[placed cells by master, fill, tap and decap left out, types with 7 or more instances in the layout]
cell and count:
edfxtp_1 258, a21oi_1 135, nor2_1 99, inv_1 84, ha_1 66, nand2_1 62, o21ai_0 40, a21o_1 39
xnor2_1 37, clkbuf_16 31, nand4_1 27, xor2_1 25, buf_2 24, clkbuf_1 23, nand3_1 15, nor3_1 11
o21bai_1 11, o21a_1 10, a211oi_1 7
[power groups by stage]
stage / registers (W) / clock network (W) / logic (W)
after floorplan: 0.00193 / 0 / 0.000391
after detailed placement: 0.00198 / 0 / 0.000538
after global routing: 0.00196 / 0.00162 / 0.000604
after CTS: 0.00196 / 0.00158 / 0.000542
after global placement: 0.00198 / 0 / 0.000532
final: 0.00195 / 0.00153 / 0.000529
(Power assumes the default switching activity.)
`config.mk`:
```
export PLATFORM = sky130hd
export DESIGN_NAME = integer_to_radix_digits
export DESIGN_NICKNAME = d
export VERILOG_FILES = /design/src/design/i2rd_pkg.sv /design/src/design/integer_to_radix_digits.sv
export SDC_FILE = /design/constraint.sdc
export NUM_CORES = 1
export LEC_CHECK = 0
export ABC_AREA = 1
export BUFFER_PORTS_ARGS = -buffer_cell sky130_fd_sc_hd__buf_2
export CORE_MARGIN = 2
export CORE_UTILIZATION = 35
export CTS_BUF_LIST = sky130_fd_sc_hd__clkbuf_16
export DETAILED_ROUTE_END_ITERATION = 16
export GPL_ROUTABILITY_DRIVEN = 0
export PLACE_DENSITY_LB_ADDON = 0.15
export SLEW_MARGIN = 0
export SYNTH_ARGS = -nofsm -noshare
export SYNTH_HDL_FRONTEND = slang
export SYNTH_SLANG_ARGS = --single-unit
```
`constraint.sdc`:
```
create_clock -name clk_i -period 2.7 [get_ports clk_i]
set_input_delay 0.405 -clock clk_i [delete_from_list [all_inputs] [get_ports clk_i]]
set_output_delay 0.405 -clock clk_i [all_outputs]
set_load 0.05 [all_outputs]
```
`src/design/i2rd_pkg.sv`:
```
// Package for the integer to radix digit converter.
// Holds field widths and base limits; depends on nothing.
`timescale 1ns / 1ps

package i2rd_pkg;

  localparam int unsigned BaseW  = 6;
  localparam int unsigned PlaceW = 5;
  localparam int unsigned RemW   = BaseW + 1;

  localparam logic [BaseW-1:0] BaseMin = 6'd2;
  localparam logic [BaseW-1:0] BaseMax = 6'd36;

  typedef logic [BaseW-1:0]  base_t;
  typedef logic [PlaceW-1:0] place_t;
  typedef logic [RemW-1:0]   rem_t;

  // Fold an out-of-range base into 2..36.
  function automatic base_t clamp_base(input base_t b);
    base_t r;
    r = b;
    if (b < BaseMin) r = BaseMin;
    if (b > BaseMax) r = BaseMax;
    return r;
  endfunction

endpackage

```
`src/design/integer_to_radix_digits.sv`:
```
// Each digit comes from a bit-serial restoring divider that divides the value, then
// each quotient in turn, by the base; the last step of a digit waits while the output
// register is full.
// One value at a time: the next is taken the cycle after the last digit is computed.
// Reset (rst_ni low, asynchronous) returns the block to idle with no digit pending.
`timescale 1ns / 1ps

module integer_to_radix_digits
  import i2rd_pkg::*;
#(
  parameter int unsigned VALUE_BITS = 31
) (
  input  logic                  clk_i,
  input  logic                  rst_ni,
  input  logic                  in_valid_i,
  output logic                  in_ready_o,
  input  logic [VALUE_BITS-1:0] value_i,
  input  logic [BaseW-1:0]      target_base_i,
  output logic                  out_valid_o,
  input  logic                  out_ready_i,
  output logic [PlaceW-1:0]     place_o,
  output logic [BaseW-1:0]      digit_o,
  output logic                  last_o
);

  localparam int unsigned CntW = (VALUE_BITS > 1) ? $clog2(VALUE_BITS) : 1;
  localparam logic [CntW-1:0] CntLast = CntW'(VALUE_BITS - 1);

  localparam logic StIdle = 1'b0;
  localparam logic StDiv  = 1'b1;

  logic                  state_q, state_d;
  logic [VALUE_BITS-1:0] quo_q, quo_d;
  logic [BaseW-1:0]      rem_q, rem_d;
  base_t                 base_q, base_d;
  logic [CntW-1:0]       cnt_q, cnt_d;
  place_t                place_q, place_d;

  logic                  out_valid_q, out_valid_d;
  place_t                out_place_q, out_place_d;
  logic [BaseW-1:0]      out_digit_q, out_digit_d;
  logic                  out_last_q, out_last_d;

  rem_t                  rem_shift;
  logic                  ge;
  rem_t                  rem_sub;
  logic [VALUE_BITS-1:0] quo_step;
  logic                  out_free;
  logic                  step_en;

  assign in_ready_o = (state_q == StIdle);
  assign out_free   = !out_valid_q || out_ready_i;

  // One restoring division step: bring down the next dividend bit.
  assign rem_shift = {rem_q, quo_q[VALUE_BITS-1]};
  assign ge        = (rem_shift >= {1'b0, base_q});
  assign rem_sub   = rem_shift - {1'b0, base_q};
  assign quo_step  = {quo_q[VALUE_BITS-2:0], ge};

  // Stall the last step of a digit while the output register is full.
  assign step_en = (state_q == StDiv) && ((cnt_q != CntLast) || out_free);

  always_comb begin
    state_d     = state_q;
    quo_d       = quo_q;
    rem_d       = rem_q;
    base_d      = base_q;
    cnt_d       = cnt_q;
    place_d     = place_q;
    out_valid_d = out_valid_q;
    out_place_d = out_place_q;
    out_digit_d = out_digit_q;
    out_last_d  = out_last_q;

    // Drop the held digit once its transaction completes.
    if (out_valid_q && out_ready_i) begin
      out_valid_d = 1'b0;
    end

    unique case (state_q)
      StIdle: begin
        if (in_valid_i) begin
          quo_d   = value_i;
          rem_d   = '0;
          base_d  = clamp_base(target_base_i);
          cnt_d   = '0;
          place_d = '0;
          state_d = StDiv;
        end
      end
      StDiv: begin
        if (step_en) begin
          quo_d = quo_step;
          rem_d = ge ? rem_sub[BaseW-1:0] : rem_shift[BaseW-1:0];
          if (cnt_q == CntLast) begin
            // Digit done: hand it to the output and restart on the quotient.
            out_valid_d = 1'b1;
            out_place_d = place_q;
            out_digit_d = ge ? rem_sub[BaseW-1:0] : rem_shift[BaseW-1:0];
            out_last_d  = (quo_step == '0);
            rem_d       = '0;
            cnt_d       = '0;
            place_d     = place_q + place_t'(1);
            if (quo_step == '0) begin
              state_d = StIdle;
            end
          end else begin
            cnt_d = cnt_q + CntW'(1);
          end
        end
      end
      default: state_d = StIdle;
    endcase
  end

  // Hold control state under reset.
  always_ff @(posedge clk_i or negedge rst_ni) begin
    if (!rst_ni) begin
      state_q     <= StIdle;
      out_valid_q <= 1'b0;
    end else begin
      state_q     <= state_d;
      out_valid_q <= out_valid_d;
    end
  end

  // Advance datapath and output payload registers.
  always_ff @(posedge clk_i) begin
    quo_q       <= quo_d;
    rem_q       <= rem_d;
    base_q      <= base_d;
    cnt_q       <= cnt_d;
    place_q     <= place_d;
    out_place_q <= out_place_d;
    out_digit_q <= out_digit_d;
    out_last_q  <= out_last_d;
  end

  assign out_valid_o = out_valid_q;
  assign place_o     = out_place_q;
  assign digit_o     = out_digit_q;
  assign last_o      = out_last_q;

endmodule

```
==> results of run 1 <==
[worst max-delay path, stage by stage (launching register included)]
cell and delay (ns):
edfxtp_1 0.43, inv_1 0.09, ha_1 0.14, nand4_1 0.16, nand2_1 0.21, buf_4 0.20, inv_1 0.07, nor2_1 0.34
[cells in the mapped netlist]
cell | number | area share (%)
or2_4 | 1 | 0.26
inv_1 | 38 | 4.3
nor2_1 | 41 | 4.6
buf_2 | 3 | 0.45
nand3_2 | 1 | 0.30
o21ai_1 | 1 | 0.15
nand2_1 | 130 | 15
clkbuf_1 | 6 | 0.67
nand4_1 | 2 | 0.37
nor2_2 | 2 | 0.37
nor3_1 | 2 | 0.30
nand2_4 | 1 | 0.34
o21ai_0 | 10 | 1.5
nand3_1 | 10 | 1.5
dfrtp_1 | 2 | 1.5
a21boi_4 | 1 | 0.56
edfxtp_1 | 65 | 58
fa_1 | 1 | 0.60
a21oi_1 | 4 | 0.60
nand2_2 | 3 | 0.56
a21oi_2 | 1 | 0.26
nand3_4 | 1 | 0.52
inv_2 | 3 | 0.34
ha_1 | 9 | 3.4
o21ai_2 | 2 | 0.52
xor2_1 | 4 | 1.0
xnor2_1 | 3 | 0.79
nor2_4 | 3 | 1.0
nand3b_1 | 1 | 0.22
clkinv_1 | 1 | 0.11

> **What you are asked to do**: Please filter the entries for the word "registers" and copy the lines that have it.

> **Output below**:
stage / registers (W) / clock network (W) / logic (W)
  // Advance datapath and output payload registers.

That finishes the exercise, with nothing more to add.